ホット スポット マップの作成
借金の整理、結婚式の費用の支払い、休暇の取得、住宅の修繕、または突発的な支出など資金が必要になった場合、ローンの申請をオンラインで行いますか? この問いに対して「はい」と答える人が、数年前から「数百万人」規模に増えています。 では、実際にオンラインでローンを申請した場合、金利はどの程度になるでしょうか? ほとんどの人は、信用格付けが低ければ金利が高くなるのは当然だと思っているでしょう。 しかし、その推定は果たして根拠があるのでしょうか?
ニューヨーク在住の著者で GIS 初心者であるジョナサン・ブルーム氏は、それを探ろうと考えています。 米国の 2007 年 8 月から 2015 年 9 月までのローン データをもとに (「LendingClub」から入手し、3 桁の郵便番号地域で分類)、オンライン ローンに対する平均金利が場所に左右されるのかどうかを確認することにしました。
最初に、統計的に金利が高い地域と低い地域を示す、ホット スポット マップを作成します。
プロジェクトを開く
3 桁の郵便番号地域別に分類したローン データを含む ArcGIS Pro プロジェクトをダウンロードし、開きます。
- 「online-lending-data」圧縮フォルダーをダウンロードします。
- ダウンロードしたフォルダーを右クリックして、ドキュメント フォルダーなどの見つけやすい場所にファイルを展開します。
- [online-lending-data] フォルダーを開きます。
このフォルダーには、データを含むジオデータベース、インデックス ファイル、ArcGIS Pro プロジェクト ファイル、ArcGIS ツールボックスが含まれます。
- コンピューターに ArcGIS Pro がインストールされている場合は、[OnlineLending] プロジェクト ファイルをダブルクリックします (.aprx 拡張子が付いていることがあります)。 サイン インを求められたら、ライセンスが割り当てられた ArcGIS アカウントを使用してサイン インします。
注意:
ArcGIS Pro へのアクセス権限または組織アカウントがない場合は、ソフトウェア アクセスのオプションをご参照ください。

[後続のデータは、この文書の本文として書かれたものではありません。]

$ cat src/rtl/pipe_addsub.sv
// ============================================================================
// Module      : pipe_addsub
// Description : Pipelined unsigned add/subtract unit with valid/ready flow
//               control on both sides. Results move through DEPTH stages
//               that collapse bubbles and stall under backpressure without
//               dropping or duplicating data. Reports carry/borrow on ovf,
//               tracks the number of occupied stages and supports a
//               synchronous flush.
//               Optional macro PIPE_ADDSUB_SAT_EN: saturate on carry
//               (all ones) or borrow (zero) instead of wrapping.
// Revision    : 1.0 - initial release
// ============================================================================

`default_nettype none

module pipe_addsub #(
    parameter int W     = 8,
    parameter int DEPTH = 2
) (
    input  logic                         clk,
    input  logic                         rst_n,
    input  logic                         flush,
    input  logic                         in_valid,
    output logic                         in_ready,
    input  logic                         op,
    input  logic [W-1:0]                 a,
    input  logic [W-1:0]                 b,
    output logic                         out_valid,
    input  logic                         out_ready,
    output logic [W-1:0]                 y,
    output logic                         ovf,
    output logic [$clog2(DEPTH+1)-1:0]   occupancy
);

    localparam int c_OCC_W = $clog2(DEPTH + 1);

    // ------------------------------------------------------------------------
    // Pipeline state: one valid bit, one result word and one ovf bit per stage
    // ------------------------------------------------------------------------
    logic [DEPTH-1:0]   r_vld;
    logic [W-1:0]       r_res [DEPTH];
    logic [DEPTH-1:0]   r_ovf;
    logic [c_OCC_W-1:0] r_occ;

    logic [DEPTH-1:0]   w_load;      // stage i may take new contents this cycle
    logic [DEPTH-1:0]   w_vld_nxt;   // valid bits after the coming edge
    logic [c_OCC_W-1:0] w_occ_nxt;   // popcount of w_vld_nxt
    logic               w_accept;    // input handshake completes at this edge

    logic [W:0]         w_raw;       // full-width sum or difference
    logic               w_carry;     // carry-out (add) or borrow (sub)
    logic [W-1:0]       w_res;       // result word written into stage 0

    // Stage-0 arithmetic: one extra bit exposes carry-out, or borrow for a < b
    always_comb begin
        w_raw = '0;
        if (op) begin
            w_raw = {1'b0, a} - {1'b0, b};
        end else begin
            w_raw = {1'b0, a} + {1'b0, b};
        end
        w_carry = w_raw[W];
    end

`ifdef PIPE_ADDSUB_SAT_EN
    // Clamp to the rail in the direction of the overflow
    always_comb begin
        w_res = w_raw[W-1:0];
        if (w_carry) begin
            w_res = op ? {W{1'b0}} : {W{1'b1}};
        end
    end
`else
    // Plain modulo-2^W result
    always_comb begin
        w_res = w_raw[W-1:0];
    end
`endif

    // Load chain, last stage first: a stage loads if it is empty or the
    // stage in front of it moves on (last stage: downstream takes it)
    always_comb begin
        w_load = '0;
        w_load[DEPTH-1] = !r_vld[DEPTH-1] || out_ready;
        for (int i = DEPTH - 2; i >= 0; i--) begin
            w_load[i] = !r_vld[i] || w_load[i+1];
        end
    end

    // Input handshake; reset and flush both refuse new work
    always_comb begin
        in_ready = rst_n && !flush && w_load[0];
        w_accept = in_valid && in_ready;
    end

    // Next valid bits: loading stages copy their predecessor's valid bit,
    // stalled stages keep theirs, flush empties everything
    always_comb begin
        w_vld_nxt = r_vld;
        if (flush) begin
            w_vld_nxt = '0;
        end else begin
            if (w_load[0]) begin
                w_vld_nxt[0] = w_accept;
            end
            for (int i = 1; i < DEPTH; i++) begin
                if (w_load[i]) begin
                    w_vld_nxt[i] = r_vld[i-1];
                end
            end
        end
    end

    // Occupancy is the population count of the next valid vector
    always_comb begin
        w_occ_nxt = '0;
        for (int i = 0; i < DEPTH; i++) begin
            w_occ_nxt = w_occ_nxt + c_OCC_W'(w_vld_nxt[i]);
        end
    end

    // Valid bits and occupancy register together so they never disagree
    always_ff @(posedge clk) begin
        if (!rst_n) begin
            r_vld <= '0;
            r_occ <= '0;
        end else begin
            r_vld <= w_vld_nxt;
            r_occ <= w_occ_nxt;
        end
    end

    // Data words: only real transactions are moved, bubbles leave the
    // destination untouched; flush drops valid bits but keeps data as is
    always_ff @(posedge clk) begin
        if (!rst_n) begin
            for (int i = 0; i < DEPTH; i++) begin
                r_res[i] <= '0;
            end
            r_ovf <= '0;
        end else if (!flush) begin
            if (w_accept) begin
                r_res[0] <= w_res;
                r_ovf[0] <= w_carry;
            end
            for (int i = 1; i < DEPTH; i++) begin
                if (w_load[i] && r_vld[i-1]) begin
                    r_res[i] <= r_res[i-1];
                    r_ovf[i] <= r_ovf[i-1];
                end
            end
        end
    end

    // Output side is driven straight from the last stage
    always_comb begin
        out_valid = r_vld[DEPTH-1];
        y         = r_res[DEPTH-1];
        ovf       = r_ovf[DEPTH-1];
        occupancy = r_occ;
    end

endmodule

`default_nettype wire
$ cat config.mk
export PLATFORM = sky130hd
export DESIGN_NAME = pipe_addsub
export DESIGN_NICKNAME = d
export VERILOG_FILES = /design/src/rtl/pipe_addsub.sv
export SDC_FILE = /design/constraint.sdc
export NUM_CORES = 1
export LEC_CHECK = 0
export ABC_AREA = 1
export CORE_MARGIN = 2
export CORE_UTILIZATION = 52
export CTS_BUF_LIST = sky130_fd_sc_hd__clkbuf_8
export DETAILED_ROUTE_END_ITERATION = 8
export PLACE_DENSITY = 0.81
export SLEW_MARGIN = 20
export SYNTH_ARGS = -nofsm -noshare
export SYNTH_HDL_FRONTEND = slang
export SYNTH_SLANG_ARGS = --single-unit
$ cat constraint.sdc
create_clock -name clk -period 2.49 [get_ports clk]
set_input_delay 0.498 -clock clk [delete_from_list [all_inputs] [get_ports clk]]
set_output_delay 0.498 -clock clk [all_outputs]
set_load 0.02 [all_outputs]
==> metrics.txt, run 1 <==
Worst Tran Pin Value=~0.31 ns; Worst Setup Slack, final=roughly 0.13 ns; synth unique cells=30; initial core utilization=55.5%; M1 WL=1070 µm; most common cell after layout, fill and taps aside=inv_1; initial antenna violation count=0; MaxCap Viol Count=0; Slew Viols, Final=0; status=complete, but fails checks; Layout Utilization=a little under 80%; FP Rows=19; CTS tree=done; Final HPWL DP=around 2200 µm; pre-CTS WS=-0.382 ns; 1st-iter DRT viols=20; number of diodes=0; Final Power=0.000994 W; CTS Buf Count=3; end point of the critical path=in_ready; DR WL/cell=10.9 µm; Tmin final=2.36 ns; Crit Path Category=input port to output pin; Top Layer Used=met4; Reg clk slew, reported paths=0.08 ns; die width=between 50 and 60 µm; Post-DRT Antenna Nets=0; area grow syn2layout=38.7%; cell area after synthesis=~1600 µm²; RR Endpoint=occupancy[0]; sequential cell area fraction in the yosys report=38.6%; Synth Area per Inst=8.33 µm²; DRT Wirelength=2900 µm; Reg2Reg Depth=8; Total Nets Final=269; most frequent cells in the layout=38 x inv_1, 31 x nand2_1, 31 x clkdlybuf4s50_1; 1st-pass router iterations=6; RSZ-0062 raised after global routing=no; Die Span Y=58.7 µm; Clock Path Buffers=2; CP Data Required Time=1.99 ns; CP max FO=3; met3 routed WL=96 µm; Synthesis Warnings=0; PwrDens=460 nW/µm²; Final GP Congestion=0.765; CP Capture Type=output pin; Core Region=2810 µm²; VDD IR-drop max=roughly 0.24 mV; clk sinks=22; largest net degree at the start of global routing=13; CP startpoint=out_ready; setup TNS=0 ns; Setup crit start kind=input port; layout cells sized above 1=around a quarter; syn nets=220; Seq cells post-synth=22; Hold Violations, Final=0; Setup violations, final=0; first-pass GRT wire length=~4500 µm; io pins=35; Worst Hold Class=register to register; DIE AREA=between 3000 and 4000 µm²; synthesized instance count=187; number of buffers added on ports=34; GRT overflow=0; Post-CTS Setup Inserts=0; H-tree Lvls=1; Critical Path AT=1.86 ns; drc violations=4; vias=between 1000 and 1500; failing checks=DRC; Root Driver=clkbuf_8; vias per std cell=4.95; worst skew pair latency=0.26 ns; setup slack, reg-to-reg=1.18 ns; vias in the first global route=1243; met2 wire length=1670 µm; final period utilization=94.8%; all-layer global routing usage=between 10% and 20%; Slew headroom=approximately 79%; max frequency=0.424 GHz; r2r startpoint=r_vld[1]; FILL cells=~200; worst clock skew=0.00551 ns; Pleak=roughly 1.0 nW
-- worst max-delay path, cell delays in order --
cell and delay [ns]:
clkdlybuf4s50_1 0.50, nor2_4 0.06, nand2_2 0.09, nand3_1 0.07
inv_1 0.05, clkdlybuf4s50_1 0.59
-- registers in the layout, indices dropped and copies added, names as in the netlist --
signal / flops
occupancy: 2
r_ovf: 2
r_res: 16
r_vld: 2
-- synthesized netlist by cell type --
cell       n  share of area [%]
nand3_2    1               0.64
buf_12     1                1.3
o21ai_0    5                1.6
buf_6      1               0.72
o31ai_1    1               0.48
xnor2_1    1               0.56
nand4_4    2                2.7
nor3_1     2               0.64
nand2_1   31                7.5
nand3_1    8                2.6
inv_2      1               0.24
nand2_4    1               0.72
nor2_4     2                1.4
nor2_2     9                3.6
a21o_1     1               0.48
nand2_2    1               0.40
and2_1     1               0.40
xor2_1     6                3.4
fa_1       1                1.3
inv_1     41                9.9
buf_4      8                3.9
inv_4      1               0.40
edfxtp_1  16                 31
o21ai_2    1               0.56
a21oi_1   10                3.2
a22oi_1    1               0.48
ha_1      10                8.0
o21bai_1   1               0.48
dfxtp_1    6                7.7
nor2_1    16                3.9
-- timing repair --
action	in CTS	in global routing
hold buffers	0	0
endpoints found under the setup margin	2	6
pin swaps	0	11
gates resized for setup	3	23
-- routing by layer --
layer / vias to the layer above / track usage, %
li1: 676 / -
met2: 38 / 34.0
met5: - / 0
met1: 598 / 15.7
met3: 6 / 1.54
met4: 0 / 9.74
-- worst min-delay path by stage --
stage,from,to,depth (start not counted)
after floorplan,r_ovf[0],r_ovf[1],2
after global placement,r_ovf[0],r_ovf[1],2
after detailed placement,r_ovf[0],r_ovf[1],2
after CTS,r_ovf[0],r_ovf[1],2
after global routing,r_ovf[0],r_ovf[1],2
final,r_ovf[0],r_ovf[1],2
-- area by class of cell --
type	instances	area, µm²	area share, %
tap	31	38.8	1.80
sequential	22	601	27.8
inverter	43	164	7.59
multi-input combinational	112	805	37.2
timing repair buffer	54	498	23.0
clock buffer	4	55.1	2.55
-- kinds of logic (layout without fill, tap and decap cells) --
kind of cell / after synthesis / count (layout) / synth area share, %
and+or+nand+nor: 74 / 74 / 24.5
buffers and inverters: 53 / 101 / 16.4
adders and majority gates: 11 / 11 / 9.32
xor gates and xnor gates: 7 / 7 / 3.94
AOI/OAI and AO/OA: 20 / 20 / 7.31
DFF: 22 / 22 / 38.6
-- power by group --
| part | switching (W) | internal [W] | leakage, nW |
|---|---|---|---|
| Sequential | 0.00000471 | 0.000413 | 0.216 |
| Clock | 0.000106 | 0.000141 | 0.0288 |
| Combinational | 0.000172 | 0.000158 | 0.777 |
| Total | 0.000283 | 0.000711 | 1.02 |
-- metrics by stage --
stage	instances	instance area (µm²)	hold WS (ns)
after floorplan	187	1560	0.447
after global placement	262	2000	0.460
after detailed placement	262	2000	0.467
after CTS	266	2060	0.479
after global routing	266	2160	0.543
final	266	2160	0.477
No activity file was read; power rests on OpenSTA's default activity.
==> run 2, diff against run 1 <==
Clock period 2.49 ns to 2.45 ns, I/O delays scaled along.
==> metrics.txt, run 2 (synthesis gave the netlist of run 1 again) <==
Setup violations, final=0; vias in the first global route=1265; final period utilization=95.6%; io pins=35; Die Span Y=58.7 µm; vias per std cell=4.87; Final HPWL DP=2200 µm; Top Layer Used=met4; Worst Tran Pin Value=~0.33 ns; clk sinks=22; Slew Viols, Final=0; met3 routed WL=115 µm; all-layer global routing usage=18.1%; Worst Hold Class=register to register; initial core utilization=between 50% and 60%; multi-input logic area=830 µm²; CP Capture Type=register; FILL cells=about 190; FP Rows=19; most common cell after layout, fill and taps aside=inv_1; layout cells sized above 1=28.8%; worst clock skew=0.00458 ns; Largest register FFs=16; number of diodes=0; post-layout instance area=2200 µm²; Reg clk slew, reported paths=0.08 ns; initial antenna violation count=0; CP max FO=4; number of buffers added on ports=34; DP Area=2000 µm²; RSZ-0062 raised after global routing=no; drc violations=4; Pleak=1.04 nW; MaxCap Viol Count=0; max frequency=0.427 GHz; H-tree Lvls=1; DRT Wirelength=roughly 3000 µm; largest net degree at the start of global routing=13; VDD IR-drop max=0.235 mV; Hold Violations, Final=0; Tmin final=2.34 ns; Worst Setup Slack, final=between 0.1 and 0.15 ns; 1st-pass router iterations=6; met2 wire length=1710 µm; 1st-iter DRT viols=30; Slew headroom=~78%; CTS Buf Count=3; Final GP Congestion=0.765; area grow syn2layout=41.0%; CTS tree=done; register area=around 600 µm²; vias=about 1300; Setup crit start kind=input port; Core Region=2810 µm²; DIE AREA=3450 µm²; worst skew pair latency=0.25 ns; Clock Path Buffers=2; pre-CTS WS=-0.375 ns; M1 WL=1140 µm; Reg with most FFs=r_res; Critical Path AT=2.36 ns; cts hold-fix bufs=0; CP Data Required Time=2.47 ns; Total Nets Final=270; Crit Path Category=input port to register; most frequent cells in the layout=36 x inv_1, 30 x clkdlybuf4s50_1, 28 x nand2_1; failing checks=DRC; first-pass GRT wire length=4820 µm; DR WL/cell=11.3 µm; die width=58.7 µm; Reg2Reg Depth=8; status=complete, but fails checks; Final Power=0.00103 W; Hold Path Depth=2; Root Driver=clkbuf_8; Post-DRT Antenna Nets=0; GRT overflow=0; PwrDens=468 nW/µm²
## run 2: cell count changes in the layout (fill, tap and decap cells not counted), moves of 2 or more
| cell | change |
|---|---|
| inv_1 | -2 |
| inv_2 | +2 |
| nand2_1 | -3 |
| nand2_2 | +3 |
## run 2: worst paths after layout
path | start | endpoint | slack [ns]
max | op | r_res[0][7] | 0.11
min | r_ovf[0] | r_ovf[1] | 0.48
max reg2reg | r_vld[1] | occupancy[0] | 1.14
min reg2reg | r_ovf[0] | r_ovf[1] | 0.48
## run 2: timing repair
action / CTS / global route
buffers inserted: 1 / 0
gates resized for setup: 14 / 19
pin swaps: 6 / 13
endpoints found under the hold margin: 0 / 0
endpoints found under the setup margin: 4 / 6
## run 2: metal layers
| layer | track usage [%] | up-vias |
|---|---|---|
| met4 | 6.82 | 0 |
| li1 | - | 675 |
| met3 | 1.32 | 6 |
| met2 | 37.8 | 42 |
| met5 | 0 | - |
| met1 | 17.8 | 576 |
## run 2: where the power goes
group	internal (W)	switching, W	total [W]	leakage [nW]
clock network	0.000143	0.000108	0.000251	0.0288
registers	0.000420	0.00000481	0.000424	0.216
logic	0.000169	0.000184	0.000353	0.791
total	0.000731	0.000297	0.00103	1.04
## run 2: through the flow
step / util [%] / hold slack, ns / setup TNS [ns] / cells
global placement: 71.1 / 0.460 / -1.38 / 262
global route: 78.3 / 0.543 / 0 / 267
finish: 78.3 / 0.476 / 0 / 267
detailed placement: 71.1 / 0.467 / -1.83 / 262
CTS: 75.5 / 0.479 / 0 / 267
floorplan: - / 0.447 / 0 / 187
## run 2: cell type report
class	instances	share of cell area, %
Inverter	43	7.46
Tap cell	31	1.77
Clock buffer	4	2.51
Timing Repair Buffer	55	23.1
Multi-Input combinational cell	112	37.8
Sequential cell	22	27.4
## run 2: worst max-delay path, stage by stage
cell and delay (ns):
clkdlybuf4s50_1 0.47, inv_1 0.05, buf_4 0.15, nand2_2 0.08
xor2_1 0.20, ha_1 0.31, a21o_1 0.23, a21oi_2 0.18
nand3_1 0.09, nand2_1 0.07, nor2_1 0.03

プロジェクトには、米国本土のマップが格納されています。 州の輪郭のレイヤーと、ローン データを含む [ZIP3] エリアのレイヤーがあります (ZIP3 エリアとは、標準的な 5 桁の郵便番号の冒頭 3 桁で表される地域です)。
ローン データの属性テーブルを開き、データに慣れておきます。
- [コンテンツ] ウィンドウで、[ZIP3 Loan Data] を右クリックして [属性テーブル] を選択します。
テーブルが開きます。 [ZIP3] エリアごとに、識別子、提出されたローン申請書の総数、審査が通ったローンの総数、審査が通ったすべてのローンの平均金利、審査が通ったすべてのローンの平均ローン等級ランキング、総世帯数が示されます。
LendingClub は、受領したすべてのローン申請書に対して A1 (金利が最も低い) から E5 (金利が最も高い) までの「ローン等級」を割り当てています。 このローン等級を、単純な数値ランキングに変換して分析を行います。 A1 ローン等級は 1 位、A2 ローン等級は 2 位などと順次割り振ります。 ランキングで上位にあるほど、ローンのリスクも高くなります。
- テーブルを閉じます。
ローン件数が 30 件以上の地域の選択
各 ZIP3 エリアで報告された平均金利に信頼性があり、かつ典型値であることを確認するため、30 件以上のローン審査が通っている ZIP3 エリアに絞って分析を行います。 まず、[属性検索] ジオプロセシング ツールを実行し、30 件以上のローンが提供されているすべての ZIP3 エリアを選択します。
- リボンの [解析] タブをクリックします。 [ジオプロセシング] グループで、[ツール] をクリックします。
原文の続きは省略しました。